▶ Supplied data:

════════════════════

File: config.mk
export PLATFORM = sky130hd
export DESIGN_NAME = vga_sync_generator
export DESIGN_NICKNAME = d
export VERILOG_FILES = /design/src/rtl/vga_timing_pkg.sv /design/src/rtl/pixel_tick_gen.sv /design/src/rtl/vga_sync_generator.sv
export SDC_FILE = /design/constraint.sdc
export NUM_CORES = 1
export LEC_CHECK = 0
export CAP_MARGIN = 20
export CORE_MARGIN = 2
export CORE_UTILIZATION = 50
export DETAILED_ROUTE_END_ITERATION = 8
export GPL_TIMING_DRIVEN = 0
export MAX_ROUTING_LAYER = met4
export PLACE_DENSITY = 0.75
export SLEW_MARGIN = 15
export SYNTH_ARGS = -nofsm -noshare
export SYNTH_HDL_FRONTEND = slang
export SYNTH_HIERARCHICAL = 1
export SYNTH_SLANG_ARGS = --single-unit
File: constraint.sdc
create_clock -name clk_100MHz -period 2.7 [get_ports clk_100MHz]
set_input_delay 0.27 -clock clk_100MHz [delete_from_list [all_inputs] [get_ports clk_100MHz]]
set_output_delay 0.27 -clock clk_100MHz [all_outputs]
set_load 0.02 [all_outputs]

════════════════════

▶ Exercise goal:
Set down all of the lines above without altering a word.

▶ Result of this exercise:
File: config.mk
export PLATFORM = sky130hd
export DESIGN_NAME = vga_sync_generator
export DESIGN_NICKNAME = d
export VERILOG_FILES = /design/src/rtl/vga_timing_pkg.sv /design/src/rtl/pixel_tick_gen.sv /design/src/rtl/vga_sync_generator.sv
export SDC_FILE = /design/constraint.sdc
export NUM_CORES = 1
export LEC_CHECK = 0
export CAP_MARGIN = 20
export CORE_MARGIN = 2
export CORE_UTILIZATION = 50
export DETAILED_ROUTE_END_ITERATION = 8
export GPL_TIMING_DRIVEN = 0
export MAX_ROUTING_LAYER = met4
export PLACE_DENSITY = 0.75
export SLEW_MARGIN = 15
export SYNTH_ARGS = -nofsm -noshare
export SYNTH_HDL_FRONTEND = slang
export SYNTH_HIERARCHICAL = 1
export SYNTH_SLANG_ARGS = --single-unit
File: constraint.sdc
create_clock -name clk_100MHz -period 2.7 [get_ports clk_100MHz]
set_input_delay 0.27 -clock clk_100MHz [delete_from_list [all_inputs] [get_ports clk_100MHz]]
set_output_delay 0.27 -clock clk_100MHz [all_outputs]
set_load 0.02 [all_outputs]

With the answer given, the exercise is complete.